** Opening Provided material block **

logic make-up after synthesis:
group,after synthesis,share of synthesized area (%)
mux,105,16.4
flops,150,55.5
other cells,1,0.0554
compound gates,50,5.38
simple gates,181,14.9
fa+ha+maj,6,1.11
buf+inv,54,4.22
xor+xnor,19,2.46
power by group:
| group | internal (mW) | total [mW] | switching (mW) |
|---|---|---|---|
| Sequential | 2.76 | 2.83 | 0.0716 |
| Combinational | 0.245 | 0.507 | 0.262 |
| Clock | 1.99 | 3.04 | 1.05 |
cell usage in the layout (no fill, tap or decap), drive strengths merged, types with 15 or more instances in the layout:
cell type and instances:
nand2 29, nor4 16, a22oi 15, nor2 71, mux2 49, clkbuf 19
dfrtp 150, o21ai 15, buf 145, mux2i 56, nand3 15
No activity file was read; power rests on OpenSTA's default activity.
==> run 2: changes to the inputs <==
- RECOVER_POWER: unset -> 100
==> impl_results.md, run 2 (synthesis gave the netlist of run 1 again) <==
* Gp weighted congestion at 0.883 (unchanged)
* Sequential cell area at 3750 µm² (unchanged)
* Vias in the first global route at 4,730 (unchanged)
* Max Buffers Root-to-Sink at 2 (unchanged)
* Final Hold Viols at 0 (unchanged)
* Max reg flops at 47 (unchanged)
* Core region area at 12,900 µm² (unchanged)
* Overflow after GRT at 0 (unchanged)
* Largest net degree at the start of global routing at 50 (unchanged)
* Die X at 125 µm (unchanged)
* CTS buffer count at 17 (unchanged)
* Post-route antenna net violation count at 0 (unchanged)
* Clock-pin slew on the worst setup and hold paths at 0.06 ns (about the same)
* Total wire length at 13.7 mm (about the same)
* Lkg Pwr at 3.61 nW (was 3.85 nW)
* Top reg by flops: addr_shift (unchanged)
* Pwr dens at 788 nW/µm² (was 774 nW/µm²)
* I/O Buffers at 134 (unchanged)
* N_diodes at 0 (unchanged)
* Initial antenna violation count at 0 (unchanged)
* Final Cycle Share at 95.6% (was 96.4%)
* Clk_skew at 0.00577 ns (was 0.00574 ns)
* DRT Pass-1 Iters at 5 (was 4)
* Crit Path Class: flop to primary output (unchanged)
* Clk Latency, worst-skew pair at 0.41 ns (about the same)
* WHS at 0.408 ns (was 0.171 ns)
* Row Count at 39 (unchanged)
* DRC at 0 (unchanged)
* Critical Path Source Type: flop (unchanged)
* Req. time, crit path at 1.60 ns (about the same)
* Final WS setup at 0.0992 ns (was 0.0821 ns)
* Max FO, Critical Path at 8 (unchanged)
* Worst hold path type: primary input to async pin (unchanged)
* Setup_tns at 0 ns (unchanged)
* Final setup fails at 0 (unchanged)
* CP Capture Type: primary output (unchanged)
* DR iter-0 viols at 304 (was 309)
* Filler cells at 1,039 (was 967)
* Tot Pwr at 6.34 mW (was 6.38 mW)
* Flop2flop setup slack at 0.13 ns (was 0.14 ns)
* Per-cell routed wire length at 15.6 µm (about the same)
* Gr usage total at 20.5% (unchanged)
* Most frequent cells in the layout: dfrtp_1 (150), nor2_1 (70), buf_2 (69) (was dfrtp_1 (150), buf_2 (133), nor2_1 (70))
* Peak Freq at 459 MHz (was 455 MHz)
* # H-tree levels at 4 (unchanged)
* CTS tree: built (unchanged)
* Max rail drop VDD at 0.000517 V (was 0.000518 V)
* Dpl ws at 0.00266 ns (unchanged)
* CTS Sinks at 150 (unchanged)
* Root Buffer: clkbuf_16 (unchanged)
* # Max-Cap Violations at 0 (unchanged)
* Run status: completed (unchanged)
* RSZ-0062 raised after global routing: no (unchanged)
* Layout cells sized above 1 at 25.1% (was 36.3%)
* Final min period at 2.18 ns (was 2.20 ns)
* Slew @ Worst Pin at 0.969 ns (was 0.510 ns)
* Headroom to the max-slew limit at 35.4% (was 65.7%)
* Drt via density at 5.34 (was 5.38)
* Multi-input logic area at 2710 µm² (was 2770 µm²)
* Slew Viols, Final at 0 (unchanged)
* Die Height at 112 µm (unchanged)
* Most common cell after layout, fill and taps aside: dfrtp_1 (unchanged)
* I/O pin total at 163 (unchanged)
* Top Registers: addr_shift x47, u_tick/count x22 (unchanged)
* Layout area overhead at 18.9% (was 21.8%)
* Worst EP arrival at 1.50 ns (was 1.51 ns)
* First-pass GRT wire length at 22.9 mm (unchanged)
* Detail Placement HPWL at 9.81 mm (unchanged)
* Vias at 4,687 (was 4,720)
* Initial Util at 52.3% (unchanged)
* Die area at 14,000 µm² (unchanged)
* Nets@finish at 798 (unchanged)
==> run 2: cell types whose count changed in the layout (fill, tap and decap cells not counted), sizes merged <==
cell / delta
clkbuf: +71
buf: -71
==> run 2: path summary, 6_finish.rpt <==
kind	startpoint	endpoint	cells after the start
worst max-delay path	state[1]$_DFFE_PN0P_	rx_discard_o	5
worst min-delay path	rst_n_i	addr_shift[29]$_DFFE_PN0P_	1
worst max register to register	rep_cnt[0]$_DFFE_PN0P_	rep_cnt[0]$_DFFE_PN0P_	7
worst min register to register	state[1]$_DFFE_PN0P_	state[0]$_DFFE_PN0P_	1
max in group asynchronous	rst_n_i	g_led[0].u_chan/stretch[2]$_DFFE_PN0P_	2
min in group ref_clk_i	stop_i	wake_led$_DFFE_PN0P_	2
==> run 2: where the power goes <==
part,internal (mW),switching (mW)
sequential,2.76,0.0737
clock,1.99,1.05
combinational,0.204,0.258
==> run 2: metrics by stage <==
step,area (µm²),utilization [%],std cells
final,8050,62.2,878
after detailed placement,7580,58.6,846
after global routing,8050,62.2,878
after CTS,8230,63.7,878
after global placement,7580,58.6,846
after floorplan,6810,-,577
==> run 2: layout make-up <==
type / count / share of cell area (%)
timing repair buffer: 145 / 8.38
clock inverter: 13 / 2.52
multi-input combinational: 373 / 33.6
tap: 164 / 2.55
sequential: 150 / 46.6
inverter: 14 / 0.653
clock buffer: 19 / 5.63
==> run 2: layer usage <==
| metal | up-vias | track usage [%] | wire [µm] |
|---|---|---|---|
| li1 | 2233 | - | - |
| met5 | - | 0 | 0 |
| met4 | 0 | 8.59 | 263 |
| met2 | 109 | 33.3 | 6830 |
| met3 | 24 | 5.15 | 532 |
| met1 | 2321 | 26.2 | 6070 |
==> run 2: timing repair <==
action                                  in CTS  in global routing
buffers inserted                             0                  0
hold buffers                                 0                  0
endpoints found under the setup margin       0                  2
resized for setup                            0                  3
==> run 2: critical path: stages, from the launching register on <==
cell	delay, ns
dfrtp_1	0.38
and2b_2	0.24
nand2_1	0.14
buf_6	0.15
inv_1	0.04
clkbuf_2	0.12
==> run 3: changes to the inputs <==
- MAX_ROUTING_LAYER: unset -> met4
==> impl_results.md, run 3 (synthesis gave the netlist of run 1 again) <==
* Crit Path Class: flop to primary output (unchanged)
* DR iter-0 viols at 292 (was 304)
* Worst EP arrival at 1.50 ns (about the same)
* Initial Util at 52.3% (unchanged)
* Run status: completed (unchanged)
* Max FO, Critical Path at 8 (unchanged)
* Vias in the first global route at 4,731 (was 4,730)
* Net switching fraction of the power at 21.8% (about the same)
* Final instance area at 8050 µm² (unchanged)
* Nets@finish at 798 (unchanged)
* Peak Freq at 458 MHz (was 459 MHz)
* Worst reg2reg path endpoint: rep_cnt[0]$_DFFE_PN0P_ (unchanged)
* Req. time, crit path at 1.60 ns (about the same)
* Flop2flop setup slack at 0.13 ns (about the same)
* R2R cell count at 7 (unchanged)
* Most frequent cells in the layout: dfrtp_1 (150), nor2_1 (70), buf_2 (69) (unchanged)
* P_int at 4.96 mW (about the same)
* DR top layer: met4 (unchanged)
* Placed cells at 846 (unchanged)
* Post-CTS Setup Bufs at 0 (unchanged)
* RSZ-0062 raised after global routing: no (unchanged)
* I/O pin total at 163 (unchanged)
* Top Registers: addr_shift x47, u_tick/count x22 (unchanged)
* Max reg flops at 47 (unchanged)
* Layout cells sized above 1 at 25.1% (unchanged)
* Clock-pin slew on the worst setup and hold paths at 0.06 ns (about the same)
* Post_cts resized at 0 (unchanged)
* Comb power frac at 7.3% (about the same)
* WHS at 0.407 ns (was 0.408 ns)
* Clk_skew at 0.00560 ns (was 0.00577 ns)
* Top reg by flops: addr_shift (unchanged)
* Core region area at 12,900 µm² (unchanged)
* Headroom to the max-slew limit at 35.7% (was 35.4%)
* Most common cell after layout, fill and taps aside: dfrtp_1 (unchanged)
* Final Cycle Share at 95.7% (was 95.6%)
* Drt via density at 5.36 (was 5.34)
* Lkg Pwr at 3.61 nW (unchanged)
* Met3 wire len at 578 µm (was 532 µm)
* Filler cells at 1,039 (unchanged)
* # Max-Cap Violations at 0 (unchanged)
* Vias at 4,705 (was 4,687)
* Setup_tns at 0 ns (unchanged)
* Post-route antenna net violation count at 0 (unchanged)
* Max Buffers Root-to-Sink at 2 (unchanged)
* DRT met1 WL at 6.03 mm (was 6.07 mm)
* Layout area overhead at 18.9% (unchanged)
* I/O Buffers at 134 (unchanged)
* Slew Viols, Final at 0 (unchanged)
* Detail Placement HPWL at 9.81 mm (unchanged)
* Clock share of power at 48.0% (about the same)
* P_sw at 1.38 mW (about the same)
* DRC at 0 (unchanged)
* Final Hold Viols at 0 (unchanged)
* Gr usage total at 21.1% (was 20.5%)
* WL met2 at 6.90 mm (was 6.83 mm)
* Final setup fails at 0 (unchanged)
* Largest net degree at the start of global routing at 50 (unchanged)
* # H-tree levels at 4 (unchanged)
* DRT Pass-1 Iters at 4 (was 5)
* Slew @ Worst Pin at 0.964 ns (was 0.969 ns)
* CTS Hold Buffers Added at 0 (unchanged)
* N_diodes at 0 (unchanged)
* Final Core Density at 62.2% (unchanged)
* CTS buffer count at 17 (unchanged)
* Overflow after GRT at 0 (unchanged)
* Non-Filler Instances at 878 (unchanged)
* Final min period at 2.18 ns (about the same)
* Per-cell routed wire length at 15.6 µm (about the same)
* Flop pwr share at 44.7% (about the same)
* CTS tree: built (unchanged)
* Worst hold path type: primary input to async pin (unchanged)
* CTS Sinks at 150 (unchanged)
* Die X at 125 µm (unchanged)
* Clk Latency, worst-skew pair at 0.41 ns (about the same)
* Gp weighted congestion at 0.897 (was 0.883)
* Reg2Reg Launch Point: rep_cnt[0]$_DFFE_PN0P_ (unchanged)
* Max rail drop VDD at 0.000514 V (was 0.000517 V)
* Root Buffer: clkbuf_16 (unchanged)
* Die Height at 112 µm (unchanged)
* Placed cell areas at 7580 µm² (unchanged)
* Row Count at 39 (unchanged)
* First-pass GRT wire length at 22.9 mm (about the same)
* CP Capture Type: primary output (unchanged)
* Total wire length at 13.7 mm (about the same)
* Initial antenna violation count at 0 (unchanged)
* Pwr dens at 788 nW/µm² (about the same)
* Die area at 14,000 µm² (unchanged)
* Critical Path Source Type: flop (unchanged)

** Closing Provided material block **
** Opening Provided material block **

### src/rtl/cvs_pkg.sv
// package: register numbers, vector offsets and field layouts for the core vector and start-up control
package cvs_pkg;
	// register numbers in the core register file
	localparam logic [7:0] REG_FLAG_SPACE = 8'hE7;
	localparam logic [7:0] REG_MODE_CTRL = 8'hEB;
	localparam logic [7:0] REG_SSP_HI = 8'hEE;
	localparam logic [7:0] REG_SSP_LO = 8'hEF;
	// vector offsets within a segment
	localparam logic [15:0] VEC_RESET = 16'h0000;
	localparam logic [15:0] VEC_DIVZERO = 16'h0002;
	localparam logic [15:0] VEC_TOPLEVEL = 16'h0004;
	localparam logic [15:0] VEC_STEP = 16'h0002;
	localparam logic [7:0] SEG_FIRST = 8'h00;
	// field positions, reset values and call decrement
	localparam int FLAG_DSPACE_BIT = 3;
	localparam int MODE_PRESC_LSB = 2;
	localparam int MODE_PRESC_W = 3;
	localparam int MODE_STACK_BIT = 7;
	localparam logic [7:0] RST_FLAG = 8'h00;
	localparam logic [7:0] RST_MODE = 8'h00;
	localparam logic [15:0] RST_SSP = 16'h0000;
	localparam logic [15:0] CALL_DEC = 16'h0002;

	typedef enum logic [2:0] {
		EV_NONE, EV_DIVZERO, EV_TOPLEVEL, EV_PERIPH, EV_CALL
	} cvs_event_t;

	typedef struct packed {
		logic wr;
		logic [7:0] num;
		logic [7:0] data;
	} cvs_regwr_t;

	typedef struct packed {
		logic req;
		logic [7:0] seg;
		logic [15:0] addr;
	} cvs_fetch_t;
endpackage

** Closing Provided material block **
** Opening Provided material block **

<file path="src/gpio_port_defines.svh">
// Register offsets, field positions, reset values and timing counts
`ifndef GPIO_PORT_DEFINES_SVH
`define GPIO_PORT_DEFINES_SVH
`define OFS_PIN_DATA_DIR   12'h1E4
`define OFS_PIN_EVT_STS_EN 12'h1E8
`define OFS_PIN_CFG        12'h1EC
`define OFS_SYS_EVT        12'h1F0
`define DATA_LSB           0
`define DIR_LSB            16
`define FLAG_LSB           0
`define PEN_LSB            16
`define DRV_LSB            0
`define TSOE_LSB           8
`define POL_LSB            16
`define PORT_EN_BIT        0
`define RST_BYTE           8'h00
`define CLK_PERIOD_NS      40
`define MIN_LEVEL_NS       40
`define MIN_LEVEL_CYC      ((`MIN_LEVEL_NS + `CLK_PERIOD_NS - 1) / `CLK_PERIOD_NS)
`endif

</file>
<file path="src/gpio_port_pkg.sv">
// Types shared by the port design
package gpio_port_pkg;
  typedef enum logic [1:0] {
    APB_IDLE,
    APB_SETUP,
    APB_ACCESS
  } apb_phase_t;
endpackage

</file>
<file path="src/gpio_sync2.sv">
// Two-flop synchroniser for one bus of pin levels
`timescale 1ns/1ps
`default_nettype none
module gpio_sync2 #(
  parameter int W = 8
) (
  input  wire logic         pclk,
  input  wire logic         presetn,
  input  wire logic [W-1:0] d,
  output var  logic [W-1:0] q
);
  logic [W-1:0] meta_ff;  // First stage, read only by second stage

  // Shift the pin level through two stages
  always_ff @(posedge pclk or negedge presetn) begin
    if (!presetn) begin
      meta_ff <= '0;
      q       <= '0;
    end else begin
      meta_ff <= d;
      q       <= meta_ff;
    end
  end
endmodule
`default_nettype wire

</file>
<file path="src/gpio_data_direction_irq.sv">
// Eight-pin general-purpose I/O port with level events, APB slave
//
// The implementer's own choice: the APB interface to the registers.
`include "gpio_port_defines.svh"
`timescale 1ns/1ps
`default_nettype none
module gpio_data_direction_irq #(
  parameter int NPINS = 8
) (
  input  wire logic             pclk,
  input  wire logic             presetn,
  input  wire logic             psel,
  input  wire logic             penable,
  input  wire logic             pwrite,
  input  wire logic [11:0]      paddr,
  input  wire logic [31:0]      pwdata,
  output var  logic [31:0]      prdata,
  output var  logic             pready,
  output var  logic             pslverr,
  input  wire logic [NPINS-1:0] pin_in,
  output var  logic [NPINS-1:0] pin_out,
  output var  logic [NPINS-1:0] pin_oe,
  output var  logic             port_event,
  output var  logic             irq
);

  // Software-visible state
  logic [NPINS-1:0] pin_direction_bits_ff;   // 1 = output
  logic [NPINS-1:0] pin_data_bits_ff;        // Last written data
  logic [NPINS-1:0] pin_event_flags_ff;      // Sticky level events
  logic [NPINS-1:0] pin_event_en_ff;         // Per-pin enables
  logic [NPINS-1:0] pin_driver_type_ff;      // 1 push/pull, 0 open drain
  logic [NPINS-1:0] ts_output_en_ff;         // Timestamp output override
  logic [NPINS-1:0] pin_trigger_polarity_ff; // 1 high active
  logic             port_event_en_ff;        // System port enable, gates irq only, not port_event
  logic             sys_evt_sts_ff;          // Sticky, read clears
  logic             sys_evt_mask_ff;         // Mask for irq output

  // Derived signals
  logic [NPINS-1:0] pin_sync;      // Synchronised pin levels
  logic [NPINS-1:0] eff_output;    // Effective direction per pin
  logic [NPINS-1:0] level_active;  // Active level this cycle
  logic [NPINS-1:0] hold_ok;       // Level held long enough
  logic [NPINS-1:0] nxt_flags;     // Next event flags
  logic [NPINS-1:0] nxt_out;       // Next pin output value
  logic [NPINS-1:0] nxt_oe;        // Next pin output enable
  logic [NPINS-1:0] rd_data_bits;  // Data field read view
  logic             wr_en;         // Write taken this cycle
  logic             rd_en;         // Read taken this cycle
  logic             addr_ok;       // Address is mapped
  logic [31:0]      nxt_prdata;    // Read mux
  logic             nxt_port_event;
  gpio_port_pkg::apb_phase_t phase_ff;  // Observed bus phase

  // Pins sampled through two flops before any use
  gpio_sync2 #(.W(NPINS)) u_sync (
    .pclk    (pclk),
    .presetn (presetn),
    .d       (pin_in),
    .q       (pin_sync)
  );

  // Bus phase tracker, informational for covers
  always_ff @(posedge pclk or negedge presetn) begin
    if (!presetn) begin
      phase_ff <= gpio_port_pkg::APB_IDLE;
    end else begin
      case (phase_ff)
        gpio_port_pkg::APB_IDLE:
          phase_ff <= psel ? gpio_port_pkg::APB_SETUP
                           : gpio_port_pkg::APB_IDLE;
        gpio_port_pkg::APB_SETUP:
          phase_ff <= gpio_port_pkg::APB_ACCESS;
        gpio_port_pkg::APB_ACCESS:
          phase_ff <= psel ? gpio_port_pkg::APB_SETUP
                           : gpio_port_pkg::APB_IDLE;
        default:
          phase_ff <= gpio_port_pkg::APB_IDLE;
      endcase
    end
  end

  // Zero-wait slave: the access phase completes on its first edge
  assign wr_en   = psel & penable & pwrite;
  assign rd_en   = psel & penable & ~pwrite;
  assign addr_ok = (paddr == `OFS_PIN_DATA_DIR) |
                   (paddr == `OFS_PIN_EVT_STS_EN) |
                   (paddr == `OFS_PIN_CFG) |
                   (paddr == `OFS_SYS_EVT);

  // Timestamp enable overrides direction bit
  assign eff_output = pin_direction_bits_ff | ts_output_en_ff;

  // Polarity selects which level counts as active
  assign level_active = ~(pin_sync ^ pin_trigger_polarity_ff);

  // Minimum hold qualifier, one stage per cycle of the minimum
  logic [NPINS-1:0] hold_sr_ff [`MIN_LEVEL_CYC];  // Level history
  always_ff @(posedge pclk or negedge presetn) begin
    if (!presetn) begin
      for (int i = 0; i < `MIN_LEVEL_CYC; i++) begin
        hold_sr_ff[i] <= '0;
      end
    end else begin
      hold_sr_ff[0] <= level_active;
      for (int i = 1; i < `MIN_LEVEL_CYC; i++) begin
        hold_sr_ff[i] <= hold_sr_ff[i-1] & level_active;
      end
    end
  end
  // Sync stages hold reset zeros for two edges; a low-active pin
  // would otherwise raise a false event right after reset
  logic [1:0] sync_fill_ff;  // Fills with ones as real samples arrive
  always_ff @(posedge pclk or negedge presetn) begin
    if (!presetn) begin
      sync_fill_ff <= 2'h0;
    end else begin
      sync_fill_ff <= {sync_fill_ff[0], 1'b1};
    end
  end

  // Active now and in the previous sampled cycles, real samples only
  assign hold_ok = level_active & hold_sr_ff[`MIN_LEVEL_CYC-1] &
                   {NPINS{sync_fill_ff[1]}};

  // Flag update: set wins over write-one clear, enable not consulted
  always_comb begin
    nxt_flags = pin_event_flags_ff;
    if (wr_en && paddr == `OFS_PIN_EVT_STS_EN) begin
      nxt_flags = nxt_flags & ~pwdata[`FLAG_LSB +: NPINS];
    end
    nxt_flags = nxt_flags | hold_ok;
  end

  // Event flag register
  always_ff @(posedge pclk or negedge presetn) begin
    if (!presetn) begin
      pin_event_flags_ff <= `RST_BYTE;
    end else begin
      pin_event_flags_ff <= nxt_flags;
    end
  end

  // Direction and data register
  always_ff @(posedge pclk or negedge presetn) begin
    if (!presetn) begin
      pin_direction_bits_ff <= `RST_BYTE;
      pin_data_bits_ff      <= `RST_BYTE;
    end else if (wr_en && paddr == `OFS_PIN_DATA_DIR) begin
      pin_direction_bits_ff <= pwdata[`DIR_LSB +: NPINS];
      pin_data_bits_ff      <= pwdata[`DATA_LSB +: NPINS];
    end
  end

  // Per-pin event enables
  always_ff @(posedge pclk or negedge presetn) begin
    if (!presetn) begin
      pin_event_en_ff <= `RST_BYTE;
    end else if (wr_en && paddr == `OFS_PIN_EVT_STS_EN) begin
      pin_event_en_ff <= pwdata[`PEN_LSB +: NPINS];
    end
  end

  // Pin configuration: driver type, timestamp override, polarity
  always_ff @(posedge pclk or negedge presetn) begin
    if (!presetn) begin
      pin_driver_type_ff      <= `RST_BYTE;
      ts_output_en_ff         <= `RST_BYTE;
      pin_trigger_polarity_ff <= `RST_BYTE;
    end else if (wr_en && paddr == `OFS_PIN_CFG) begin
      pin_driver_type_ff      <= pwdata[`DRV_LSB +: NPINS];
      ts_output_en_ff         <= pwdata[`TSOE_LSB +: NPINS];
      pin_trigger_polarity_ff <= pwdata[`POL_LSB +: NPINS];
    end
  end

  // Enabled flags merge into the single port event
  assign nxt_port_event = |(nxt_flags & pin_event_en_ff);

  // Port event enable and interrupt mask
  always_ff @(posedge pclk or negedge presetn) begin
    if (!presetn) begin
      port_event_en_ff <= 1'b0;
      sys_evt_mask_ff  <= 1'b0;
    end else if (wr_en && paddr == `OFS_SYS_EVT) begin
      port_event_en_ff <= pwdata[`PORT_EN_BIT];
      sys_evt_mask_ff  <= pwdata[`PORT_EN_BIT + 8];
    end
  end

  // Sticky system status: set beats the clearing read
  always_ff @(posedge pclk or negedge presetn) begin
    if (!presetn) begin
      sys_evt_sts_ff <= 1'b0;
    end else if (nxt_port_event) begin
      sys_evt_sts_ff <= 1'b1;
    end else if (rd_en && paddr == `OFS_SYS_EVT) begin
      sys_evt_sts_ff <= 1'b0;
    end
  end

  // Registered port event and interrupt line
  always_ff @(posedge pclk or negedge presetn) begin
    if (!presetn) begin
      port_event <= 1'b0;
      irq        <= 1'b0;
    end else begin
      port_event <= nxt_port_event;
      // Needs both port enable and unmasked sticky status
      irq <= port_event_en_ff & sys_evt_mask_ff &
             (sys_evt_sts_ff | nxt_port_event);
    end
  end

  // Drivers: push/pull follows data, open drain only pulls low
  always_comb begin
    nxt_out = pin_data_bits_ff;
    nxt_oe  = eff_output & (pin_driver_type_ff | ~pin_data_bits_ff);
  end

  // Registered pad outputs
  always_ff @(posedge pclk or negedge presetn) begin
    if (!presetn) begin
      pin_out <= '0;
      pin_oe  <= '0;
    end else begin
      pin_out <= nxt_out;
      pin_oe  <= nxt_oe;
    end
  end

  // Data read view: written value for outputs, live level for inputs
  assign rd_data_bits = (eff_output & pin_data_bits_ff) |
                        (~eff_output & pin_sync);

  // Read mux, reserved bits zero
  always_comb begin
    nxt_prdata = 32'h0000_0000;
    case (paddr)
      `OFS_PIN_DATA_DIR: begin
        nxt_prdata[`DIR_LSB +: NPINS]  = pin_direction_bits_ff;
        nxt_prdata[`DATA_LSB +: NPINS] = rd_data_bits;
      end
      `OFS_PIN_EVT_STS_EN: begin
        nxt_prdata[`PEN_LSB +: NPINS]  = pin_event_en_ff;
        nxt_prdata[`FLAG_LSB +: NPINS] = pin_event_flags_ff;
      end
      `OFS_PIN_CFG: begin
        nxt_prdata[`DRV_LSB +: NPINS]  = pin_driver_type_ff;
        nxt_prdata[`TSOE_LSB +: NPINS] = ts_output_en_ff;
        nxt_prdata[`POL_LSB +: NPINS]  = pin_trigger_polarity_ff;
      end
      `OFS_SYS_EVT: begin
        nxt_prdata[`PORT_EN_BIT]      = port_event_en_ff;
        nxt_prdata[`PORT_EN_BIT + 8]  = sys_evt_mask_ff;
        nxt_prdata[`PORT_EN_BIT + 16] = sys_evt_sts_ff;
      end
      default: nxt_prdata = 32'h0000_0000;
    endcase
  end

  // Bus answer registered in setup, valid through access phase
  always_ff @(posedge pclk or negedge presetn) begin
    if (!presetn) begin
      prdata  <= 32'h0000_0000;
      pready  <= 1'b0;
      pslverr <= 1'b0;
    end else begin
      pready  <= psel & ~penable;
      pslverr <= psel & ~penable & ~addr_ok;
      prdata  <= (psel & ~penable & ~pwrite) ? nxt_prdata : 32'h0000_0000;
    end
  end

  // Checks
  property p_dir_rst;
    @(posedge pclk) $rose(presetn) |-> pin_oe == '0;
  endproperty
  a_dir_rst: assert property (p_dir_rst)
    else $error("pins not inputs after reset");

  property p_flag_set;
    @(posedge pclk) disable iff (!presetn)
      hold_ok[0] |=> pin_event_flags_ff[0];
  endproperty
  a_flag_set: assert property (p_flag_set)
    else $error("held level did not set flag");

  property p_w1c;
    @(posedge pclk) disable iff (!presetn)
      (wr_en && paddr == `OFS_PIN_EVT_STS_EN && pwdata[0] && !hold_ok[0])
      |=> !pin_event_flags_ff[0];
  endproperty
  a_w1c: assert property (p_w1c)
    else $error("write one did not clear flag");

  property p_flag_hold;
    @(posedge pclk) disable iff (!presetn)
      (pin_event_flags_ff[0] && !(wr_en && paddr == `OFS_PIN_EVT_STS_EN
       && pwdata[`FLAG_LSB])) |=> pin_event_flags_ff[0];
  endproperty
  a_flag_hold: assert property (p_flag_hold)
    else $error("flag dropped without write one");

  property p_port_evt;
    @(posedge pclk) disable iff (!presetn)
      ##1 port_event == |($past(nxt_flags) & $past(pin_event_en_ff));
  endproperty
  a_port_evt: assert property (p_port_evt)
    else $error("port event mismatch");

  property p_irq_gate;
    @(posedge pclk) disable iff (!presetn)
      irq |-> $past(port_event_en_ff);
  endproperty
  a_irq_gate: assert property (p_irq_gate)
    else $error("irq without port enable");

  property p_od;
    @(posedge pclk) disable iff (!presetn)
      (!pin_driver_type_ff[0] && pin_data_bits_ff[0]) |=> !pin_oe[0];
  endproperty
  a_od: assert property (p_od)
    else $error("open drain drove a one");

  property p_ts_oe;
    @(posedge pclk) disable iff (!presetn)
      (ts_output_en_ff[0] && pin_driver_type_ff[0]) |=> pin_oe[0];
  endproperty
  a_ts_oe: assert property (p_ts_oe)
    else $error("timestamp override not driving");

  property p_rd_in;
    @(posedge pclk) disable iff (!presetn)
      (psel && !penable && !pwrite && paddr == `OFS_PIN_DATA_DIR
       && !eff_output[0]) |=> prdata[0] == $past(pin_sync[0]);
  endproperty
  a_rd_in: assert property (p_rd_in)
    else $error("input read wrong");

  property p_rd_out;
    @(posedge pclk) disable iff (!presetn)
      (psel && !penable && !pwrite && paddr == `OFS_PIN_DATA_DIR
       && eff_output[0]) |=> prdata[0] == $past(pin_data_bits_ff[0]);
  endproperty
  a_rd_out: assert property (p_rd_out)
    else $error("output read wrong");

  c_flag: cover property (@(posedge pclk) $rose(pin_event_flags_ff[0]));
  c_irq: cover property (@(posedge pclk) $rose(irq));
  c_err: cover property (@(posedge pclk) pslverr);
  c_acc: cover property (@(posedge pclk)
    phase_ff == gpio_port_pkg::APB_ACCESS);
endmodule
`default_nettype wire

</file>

** Closing Provided material block **

**Task brief:**
Scan the material above for the string "limit", and copy every line where it is found.

**Response for this exercise:**
* Headroom to the max-slew limit at 35.4% (was 65.7%)
* Headroom to the max-slew limit at 35.7% (was 35.4%)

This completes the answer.